━━━━━ Extracted entries

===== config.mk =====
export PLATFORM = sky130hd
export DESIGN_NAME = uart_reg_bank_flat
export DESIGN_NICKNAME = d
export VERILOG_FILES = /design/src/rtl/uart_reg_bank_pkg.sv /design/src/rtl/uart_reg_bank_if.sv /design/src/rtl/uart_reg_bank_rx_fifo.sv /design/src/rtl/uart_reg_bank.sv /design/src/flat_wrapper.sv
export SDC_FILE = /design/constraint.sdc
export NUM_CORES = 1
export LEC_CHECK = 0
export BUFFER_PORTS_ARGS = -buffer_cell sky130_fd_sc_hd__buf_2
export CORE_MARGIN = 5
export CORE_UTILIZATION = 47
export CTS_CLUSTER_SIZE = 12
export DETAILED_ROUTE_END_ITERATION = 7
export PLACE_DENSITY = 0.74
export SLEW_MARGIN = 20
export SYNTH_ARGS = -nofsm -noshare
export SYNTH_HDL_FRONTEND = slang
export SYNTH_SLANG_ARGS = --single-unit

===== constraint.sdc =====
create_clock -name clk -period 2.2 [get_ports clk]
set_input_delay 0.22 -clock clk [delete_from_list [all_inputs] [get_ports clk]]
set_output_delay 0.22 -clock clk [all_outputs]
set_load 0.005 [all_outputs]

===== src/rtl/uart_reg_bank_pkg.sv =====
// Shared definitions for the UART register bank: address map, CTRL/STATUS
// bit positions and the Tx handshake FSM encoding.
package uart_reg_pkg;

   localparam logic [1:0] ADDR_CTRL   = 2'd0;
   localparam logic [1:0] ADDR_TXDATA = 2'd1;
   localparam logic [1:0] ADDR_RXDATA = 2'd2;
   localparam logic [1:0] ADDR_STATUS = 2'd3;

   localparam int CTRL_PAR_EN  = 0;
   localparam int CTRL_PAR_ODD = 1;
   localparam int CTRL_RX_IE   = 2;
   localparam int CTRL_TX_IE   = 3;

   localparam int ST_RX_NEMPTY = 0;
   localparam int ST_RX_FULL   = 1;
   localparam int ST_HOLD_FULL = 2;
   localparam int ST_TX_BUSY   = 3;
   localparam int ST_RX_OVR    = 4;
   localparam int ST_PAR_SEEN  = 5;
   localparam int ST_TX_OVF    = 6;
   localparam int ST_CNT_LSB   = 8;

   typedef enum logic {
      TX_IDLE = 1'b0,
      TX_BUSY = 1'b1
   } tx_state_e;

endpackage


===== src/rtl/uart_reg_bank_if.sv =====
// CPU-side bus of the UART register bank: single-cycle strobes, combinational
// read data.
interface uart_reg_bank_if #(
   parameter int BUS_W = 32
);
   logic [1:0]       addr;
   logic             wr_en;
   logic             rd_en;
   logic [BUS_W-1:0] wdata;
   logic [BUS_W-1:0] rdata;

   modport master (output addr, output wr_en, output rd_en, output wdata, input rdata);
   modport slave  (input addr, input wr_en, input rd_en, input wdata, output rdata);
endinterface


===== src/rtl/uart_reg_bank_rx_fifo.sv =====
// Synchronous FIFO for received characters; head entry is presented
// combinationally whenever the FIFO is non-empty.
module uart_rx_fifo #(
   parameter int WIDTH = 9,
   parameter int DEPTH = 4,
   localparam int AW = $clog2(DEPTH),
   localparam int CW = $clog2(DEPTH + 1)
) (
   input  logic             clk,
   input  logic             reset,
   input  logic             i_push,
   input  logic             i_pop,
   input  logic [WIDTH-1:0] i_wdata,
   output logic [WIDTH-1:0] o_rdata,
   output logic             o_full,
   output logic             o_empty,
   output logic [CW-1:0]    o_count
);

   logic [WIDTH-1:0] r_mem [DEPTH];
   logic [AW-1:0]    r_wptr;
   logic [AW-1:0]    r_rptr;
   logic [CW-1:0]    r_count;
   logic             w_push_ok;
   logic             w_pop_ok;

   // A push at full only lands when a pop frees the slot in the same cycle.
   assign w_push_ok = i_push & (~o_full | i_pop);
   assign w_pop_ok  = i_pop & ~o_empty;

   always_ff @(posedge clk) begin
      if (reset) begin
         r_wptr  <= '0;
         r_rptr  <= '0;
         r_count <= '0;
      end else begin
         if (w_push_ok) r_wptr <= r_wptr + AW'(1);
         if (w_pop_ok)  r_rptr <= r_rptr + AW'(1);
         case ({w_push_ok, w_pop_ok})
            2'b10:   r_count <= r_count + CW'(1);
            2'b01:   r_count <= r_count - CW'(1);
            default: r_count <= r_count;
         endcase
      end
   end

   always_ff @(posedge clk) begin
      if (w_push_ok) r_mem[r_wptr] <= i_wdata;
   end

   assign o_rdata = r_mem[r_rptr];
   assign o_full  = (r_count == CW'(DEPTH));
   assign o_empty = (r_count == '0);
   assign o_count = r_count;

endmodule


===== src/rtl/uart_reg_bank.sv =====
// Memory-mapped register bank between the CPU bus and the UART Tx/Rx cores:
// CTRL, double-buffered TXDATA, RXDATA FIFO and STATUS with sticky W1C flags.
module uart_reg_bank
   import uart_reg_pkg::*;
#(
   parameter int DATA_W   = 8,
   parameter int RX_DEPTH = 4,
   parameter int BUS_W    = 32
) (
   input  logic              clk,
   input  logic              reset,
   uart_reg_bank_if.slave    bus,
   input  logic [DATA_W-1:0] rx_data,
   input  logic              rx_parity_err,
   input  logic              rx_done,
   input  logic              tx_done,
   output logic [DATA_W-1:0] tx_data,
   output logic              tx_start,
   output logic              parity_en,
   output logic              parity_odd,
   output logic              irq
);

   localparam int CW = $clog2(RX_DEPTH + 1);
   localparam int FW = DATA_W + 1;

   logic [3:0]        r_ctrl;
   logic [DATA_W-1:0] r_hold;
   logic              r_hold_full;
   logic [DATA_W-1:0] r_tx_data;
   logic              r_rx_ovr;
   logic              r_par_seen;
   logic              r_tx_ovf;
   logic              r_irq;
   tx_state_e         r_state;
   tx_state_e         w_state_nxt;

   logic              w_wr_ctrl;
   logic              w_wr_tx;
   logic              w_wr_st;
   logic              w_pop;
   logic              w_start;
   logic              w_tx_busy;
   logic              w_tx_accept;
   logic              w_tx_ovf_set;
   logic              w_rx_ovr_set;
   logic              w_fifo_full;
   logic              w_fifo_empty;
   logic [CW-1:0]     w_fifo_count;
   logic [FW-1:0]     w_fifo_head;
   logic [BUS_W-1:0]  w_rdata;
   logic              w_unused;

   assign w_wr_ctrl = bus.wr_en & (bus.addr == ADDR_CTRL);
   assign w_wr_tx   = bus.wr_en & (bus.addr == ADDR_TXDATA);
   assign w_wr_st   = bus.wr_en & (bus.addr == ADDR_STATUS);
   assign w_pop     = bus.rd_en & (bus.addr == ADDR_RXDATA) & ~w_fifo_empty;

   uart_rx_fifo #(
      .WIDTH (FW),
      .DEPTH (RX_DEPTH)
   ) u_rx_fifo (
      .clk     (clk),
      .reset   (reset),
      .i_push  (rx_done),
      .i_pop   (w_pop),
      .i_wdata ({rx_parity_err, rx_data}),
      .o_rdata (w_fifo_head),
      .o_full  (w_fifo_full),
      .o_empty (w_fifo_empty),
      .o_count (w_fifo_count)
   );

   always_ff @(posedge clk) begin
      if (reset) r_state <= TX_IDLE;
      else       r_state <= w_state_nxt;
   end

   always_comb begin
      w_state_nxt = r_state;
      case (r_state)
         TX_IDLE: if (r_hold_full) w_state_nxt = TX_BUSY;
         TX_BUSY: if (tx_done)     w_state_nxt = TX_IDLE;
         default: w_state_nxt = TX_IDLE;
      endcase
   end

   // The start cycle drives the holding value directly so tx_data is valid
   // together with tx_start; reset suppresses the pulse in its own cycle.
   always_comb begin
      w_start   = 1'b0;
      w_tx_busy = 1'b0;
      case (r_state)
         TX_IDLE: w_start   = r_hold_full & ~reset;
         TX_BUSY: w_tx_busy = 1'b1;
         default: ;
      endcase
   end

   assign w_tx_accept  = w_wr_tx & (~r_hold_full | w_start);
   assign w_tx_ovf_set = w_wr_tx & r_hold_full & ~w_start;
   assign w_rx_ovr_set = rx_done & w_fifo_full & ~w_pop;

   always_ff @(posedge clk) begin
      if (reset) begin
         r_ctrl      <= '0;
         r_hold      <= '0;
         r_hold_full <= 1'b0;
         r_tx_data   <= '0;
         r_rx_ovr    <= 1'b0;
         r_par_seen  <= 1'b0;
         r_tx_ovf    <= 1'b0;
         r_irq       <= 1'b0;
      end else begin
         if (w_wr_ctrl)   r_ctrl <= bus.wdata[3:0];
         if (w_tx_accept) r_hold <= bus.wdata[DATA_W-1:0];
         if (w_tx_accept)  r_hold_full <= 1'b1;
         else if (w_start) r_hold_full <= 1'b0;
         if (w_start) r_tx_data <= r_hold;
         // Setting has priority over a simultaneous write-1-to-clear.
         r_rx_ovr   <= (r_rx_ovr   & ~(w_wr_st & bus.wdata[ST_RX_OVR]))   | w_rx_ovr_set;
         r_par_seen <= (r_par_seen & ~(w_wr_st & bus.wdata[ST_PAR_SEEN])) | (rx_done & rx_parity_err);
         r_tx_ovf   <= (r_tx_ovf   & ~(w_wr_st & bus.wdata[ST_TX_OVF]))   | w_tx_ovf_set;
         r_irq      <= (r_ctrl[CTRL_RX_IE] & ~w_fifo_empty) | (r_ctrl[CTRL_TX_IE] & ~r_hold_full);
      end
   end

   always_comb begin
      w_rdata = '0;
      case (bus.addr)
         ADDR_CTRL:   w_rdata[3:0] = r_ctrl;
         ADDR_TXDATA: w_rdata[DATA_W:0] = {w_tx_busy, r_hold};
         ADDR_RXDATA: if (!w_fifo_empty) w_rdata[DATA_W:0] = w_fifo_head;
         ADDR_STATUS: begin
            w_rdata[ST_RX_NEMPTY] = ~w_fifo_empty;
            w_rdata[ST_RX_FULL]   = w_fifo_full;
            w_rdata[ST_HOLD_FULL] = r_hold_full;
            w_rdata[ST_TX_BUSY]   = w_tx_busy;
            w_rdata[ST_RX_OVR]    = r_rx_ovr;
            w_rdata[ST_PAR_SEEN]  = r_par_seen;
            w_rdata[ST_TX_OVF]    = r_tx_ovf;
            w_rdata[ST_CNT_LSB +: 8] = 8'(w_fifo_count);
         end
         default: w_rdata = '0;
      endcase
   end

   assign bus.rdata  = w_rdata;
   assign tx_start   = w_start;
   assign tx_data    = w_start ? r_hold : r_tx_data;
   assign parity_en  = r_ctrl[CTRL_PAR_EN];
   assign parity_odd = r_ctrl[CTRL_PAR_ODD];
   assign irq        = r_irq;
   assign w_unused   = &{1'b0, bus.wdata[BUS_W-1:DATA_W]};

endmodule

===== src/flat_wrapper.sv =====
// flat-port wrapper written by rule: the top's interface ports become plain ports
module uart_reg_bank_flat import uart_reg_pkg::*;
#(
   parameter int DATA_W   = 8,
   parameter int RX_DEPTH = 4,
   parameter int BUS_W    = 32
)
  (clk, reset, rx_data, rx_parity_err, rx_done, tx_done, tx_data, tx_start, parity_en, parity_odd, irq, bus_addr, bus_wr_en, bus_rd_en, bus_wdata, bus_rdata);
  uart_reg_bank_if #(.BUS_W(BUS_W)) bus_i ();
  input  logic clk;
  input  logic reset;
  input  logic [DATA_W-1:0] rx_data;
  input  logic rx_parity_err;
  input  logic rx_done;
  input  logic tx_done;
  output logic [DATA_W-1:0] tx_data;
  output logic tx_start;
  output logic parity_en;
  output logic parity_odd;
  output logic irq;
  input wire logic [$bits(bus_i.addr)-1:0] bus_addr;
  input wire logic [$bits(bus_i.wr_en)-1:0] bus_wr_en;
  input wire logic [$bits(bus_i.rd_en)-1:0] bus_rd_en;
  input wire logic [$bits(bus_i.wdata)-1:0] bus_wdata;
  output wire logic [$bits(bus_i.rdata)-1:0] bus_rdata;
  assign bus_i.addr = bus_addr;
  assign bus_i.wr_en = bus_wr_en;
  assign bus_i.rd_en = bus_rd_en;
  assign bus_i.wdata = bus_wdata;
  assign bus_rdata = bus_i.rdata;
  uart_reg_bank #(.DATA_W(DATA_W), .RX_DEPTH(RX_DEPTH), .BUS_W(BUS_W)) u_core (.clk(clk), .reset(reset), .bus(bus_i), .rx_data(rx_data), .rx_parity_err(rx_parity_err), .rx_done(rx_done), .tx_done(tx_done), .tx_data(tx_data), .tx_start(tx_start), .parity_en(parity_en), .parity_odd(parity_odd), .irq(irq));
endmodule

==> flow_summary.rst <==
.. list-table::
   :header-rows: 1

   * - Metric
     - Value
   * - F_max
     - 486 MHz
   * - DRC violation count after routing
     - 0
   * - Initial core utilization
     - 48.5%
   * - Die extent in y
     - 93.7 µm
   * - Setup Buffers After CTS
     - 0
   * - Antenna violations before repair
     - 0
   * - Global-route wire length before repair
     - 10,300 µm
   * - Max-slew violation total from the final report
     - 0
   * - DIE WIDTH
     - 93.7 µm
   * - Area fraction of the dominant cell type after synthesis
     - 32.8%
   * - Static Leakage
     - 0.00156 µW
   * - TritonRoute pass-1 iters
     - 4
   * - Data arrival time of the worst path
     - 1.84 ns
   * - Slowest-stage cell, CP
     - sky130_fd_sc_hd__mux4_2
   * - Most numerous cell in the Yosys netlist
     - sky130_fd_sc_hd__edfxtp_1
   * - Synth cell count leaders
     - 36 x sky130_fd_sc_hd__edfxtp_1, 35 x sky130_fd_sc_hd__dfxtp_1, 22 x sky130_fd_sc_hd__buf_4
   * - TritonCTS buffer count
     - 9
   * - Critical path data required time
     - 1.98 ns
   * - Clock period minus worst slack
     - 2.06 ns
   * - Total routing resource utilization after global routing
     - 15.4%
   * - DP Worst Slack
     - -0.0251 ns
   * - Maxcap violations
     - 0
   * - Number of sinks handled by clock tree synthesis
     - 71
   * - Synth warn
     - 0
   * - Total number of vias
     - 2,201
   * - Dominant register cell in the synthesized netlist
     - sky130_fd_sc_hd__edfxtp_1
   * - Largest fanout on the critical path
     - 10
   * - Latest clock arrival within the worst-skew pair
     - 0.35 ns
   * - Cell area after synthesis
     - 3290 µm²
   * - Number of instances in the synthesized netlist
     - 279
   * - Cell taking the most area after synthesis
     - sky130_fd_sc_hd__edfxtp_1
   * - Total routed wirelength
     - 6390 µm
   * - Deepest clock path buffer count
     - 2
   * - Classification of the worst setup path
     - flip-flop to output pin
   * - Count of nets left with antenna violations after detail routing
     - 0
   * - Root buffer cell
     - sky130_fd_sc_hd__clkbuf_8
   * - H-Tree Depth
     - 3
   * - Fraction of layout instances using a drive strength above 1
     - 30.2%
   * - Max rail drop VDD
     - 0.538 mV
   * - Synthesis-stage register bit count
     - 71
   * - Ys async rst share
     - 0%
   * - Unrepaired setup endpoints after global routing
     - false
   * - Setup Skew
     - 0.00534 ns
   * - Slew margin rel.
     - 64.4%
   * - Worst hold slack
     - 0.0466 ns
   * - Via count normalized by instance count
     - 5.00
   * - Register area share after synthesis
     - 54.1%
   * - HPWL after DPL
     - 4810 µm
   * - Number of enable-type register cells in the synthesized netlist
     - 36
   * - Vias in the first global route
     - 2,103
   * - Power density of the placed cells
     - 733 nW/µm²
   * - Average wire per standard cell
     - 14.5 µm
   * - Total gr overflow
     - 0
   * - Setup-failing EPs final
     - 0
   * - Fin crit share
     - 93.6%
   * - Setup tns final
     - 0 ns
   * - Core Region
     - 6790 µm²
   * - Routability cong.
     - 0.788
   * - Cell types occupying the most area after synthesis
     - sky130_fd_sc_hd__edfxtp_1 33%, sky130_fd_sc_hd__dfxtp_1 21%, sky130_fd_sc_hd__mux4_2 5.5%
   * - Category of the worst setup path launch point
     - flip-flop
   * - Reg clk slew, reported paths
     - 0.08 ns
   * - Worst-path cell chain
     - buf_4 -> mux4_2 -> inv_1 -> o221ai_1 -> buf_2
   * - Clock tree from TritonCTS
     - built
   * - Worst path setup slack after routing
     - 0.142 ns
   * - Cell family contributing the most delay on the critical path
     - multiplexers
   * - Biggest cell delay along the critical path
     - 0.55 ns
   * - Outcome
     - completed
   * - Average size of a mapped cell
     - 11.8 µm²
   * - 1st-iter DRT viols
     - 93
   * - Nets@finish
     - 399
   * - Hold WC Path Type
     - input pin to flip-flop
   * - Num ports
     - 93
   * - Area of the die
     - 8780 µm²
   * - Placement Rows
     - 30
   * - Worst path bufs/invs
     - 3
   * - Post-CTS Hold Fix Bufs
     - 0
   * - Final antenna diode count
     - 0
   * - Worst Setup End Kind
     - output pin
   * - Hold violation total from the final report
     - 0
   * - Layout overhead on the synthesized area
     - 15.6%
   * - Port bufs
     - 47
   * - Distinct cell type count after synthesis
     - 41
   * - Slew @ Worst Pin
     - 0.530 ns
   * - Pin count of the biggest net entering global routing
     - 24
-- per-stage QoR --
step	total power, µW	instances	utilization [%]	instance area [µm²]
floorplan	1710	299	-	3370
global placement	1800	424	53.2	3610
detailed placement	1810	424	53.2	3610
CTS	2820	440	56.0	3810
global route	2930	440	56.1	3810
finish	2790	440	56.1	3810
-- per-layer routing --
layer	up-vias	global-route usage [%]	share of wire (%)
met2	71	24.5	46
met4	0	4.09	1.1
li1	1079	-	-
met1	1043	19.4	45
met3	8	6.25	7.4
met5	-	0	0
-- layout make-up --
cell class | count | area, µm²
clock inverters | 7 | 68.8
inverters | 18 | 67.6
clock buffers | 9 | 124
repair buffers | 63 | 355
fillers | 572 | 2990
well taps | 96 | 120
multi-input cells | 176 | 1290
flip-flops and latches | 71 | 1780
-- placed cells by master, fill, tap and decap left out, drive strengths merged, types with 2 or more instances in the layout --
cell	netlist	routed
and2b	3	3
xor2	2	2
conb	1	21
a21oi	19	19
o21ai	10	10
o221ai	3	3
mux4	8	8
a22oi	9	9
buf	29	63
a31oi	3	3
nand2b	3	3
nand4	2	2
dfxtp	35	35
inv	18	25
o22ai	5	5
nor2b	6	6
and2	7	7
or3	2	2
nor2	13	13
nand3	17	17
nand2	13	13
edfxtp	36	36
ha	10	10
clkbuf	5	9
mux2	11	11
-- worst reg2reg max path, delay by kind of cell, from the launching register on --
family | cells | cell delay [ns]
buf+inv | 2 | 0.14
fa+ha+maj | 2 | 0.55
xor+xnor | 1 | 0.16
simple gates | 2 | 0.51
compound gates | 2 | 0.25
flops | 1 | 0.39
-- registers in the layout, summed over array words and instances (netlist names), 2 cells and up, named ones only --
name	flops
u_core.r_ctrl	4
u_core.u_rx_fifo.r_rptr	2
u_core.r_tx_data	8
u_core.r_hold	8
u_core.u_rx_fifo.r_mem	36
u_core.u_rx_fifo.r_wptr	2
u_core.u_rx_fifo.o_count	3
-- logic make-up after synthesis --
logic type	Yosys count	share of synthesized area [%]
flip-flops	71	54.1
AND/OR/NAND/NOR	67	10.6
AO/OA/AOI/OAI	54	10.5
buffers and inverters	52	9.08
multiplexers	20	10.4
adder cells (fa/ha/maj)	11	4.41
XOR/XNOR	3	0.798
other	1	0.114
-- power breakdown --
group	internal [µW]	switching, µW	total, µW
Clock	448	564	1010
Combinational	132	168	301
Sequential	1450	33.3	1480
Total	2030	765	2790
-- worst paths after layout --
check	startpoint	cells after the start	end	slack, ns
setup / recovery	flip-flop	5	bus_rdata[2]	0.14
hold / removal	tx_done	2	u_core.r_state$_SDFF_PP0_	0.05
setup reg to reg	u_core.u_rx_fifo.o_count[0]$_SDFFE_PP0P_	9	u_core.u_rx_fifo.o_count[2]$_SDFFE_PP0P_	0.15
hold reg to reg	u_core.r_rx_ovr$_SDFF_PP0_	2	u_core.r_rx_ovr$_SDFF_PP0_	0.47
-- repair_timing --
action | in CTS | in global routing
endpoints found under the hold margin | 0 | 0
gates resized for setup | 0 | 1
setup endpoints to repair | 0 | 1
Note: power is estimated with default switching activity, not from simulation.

━━━━━━━━━━
━━━━━ Extracted entries

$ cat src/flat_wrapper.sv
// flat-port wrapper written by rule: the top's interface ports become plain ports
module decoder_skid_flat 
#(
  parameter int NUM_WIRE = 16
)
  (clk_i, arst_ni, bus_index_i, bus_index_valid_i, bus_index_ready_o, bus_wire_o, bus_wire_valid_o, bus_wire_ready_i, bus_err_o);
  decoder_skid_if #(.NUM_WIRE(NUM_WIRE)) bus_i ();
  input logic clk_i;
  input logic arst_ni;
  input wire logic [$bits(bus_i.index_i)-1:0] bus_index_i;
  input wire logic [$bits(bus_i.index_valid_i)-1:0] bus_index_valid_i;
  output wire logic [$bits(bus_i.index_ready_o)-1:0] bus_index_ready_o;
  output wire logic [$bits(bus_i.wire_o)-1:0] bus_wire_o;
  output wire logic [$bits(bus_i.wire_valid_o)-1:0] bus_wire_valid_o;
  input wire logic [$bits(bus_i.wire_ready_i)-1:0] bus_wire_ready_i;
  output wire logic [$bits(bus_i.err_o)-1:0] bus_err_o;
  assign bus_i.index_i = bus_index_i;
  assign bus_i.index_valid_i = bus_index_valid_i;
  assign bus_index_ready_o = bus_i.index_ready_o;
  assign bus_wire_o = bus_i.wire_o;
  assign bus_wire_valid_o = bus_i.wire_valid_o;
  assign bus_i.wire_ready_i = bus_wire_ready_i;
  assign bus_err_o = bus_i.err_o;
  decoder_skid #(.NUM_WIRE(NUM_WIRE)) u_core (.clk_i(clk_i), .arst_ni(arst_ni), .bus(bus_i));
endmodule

━━━━━━━━━━

■ Work request ■
Would you please copy all lines in the data that contain the word "types"?

■ Task answer ■
   * - Cell types occupying the most area after synthesis
-- placed cells by master, fill, tap and decap left out, drive strengths merged, types with 2 or more instances in the layout --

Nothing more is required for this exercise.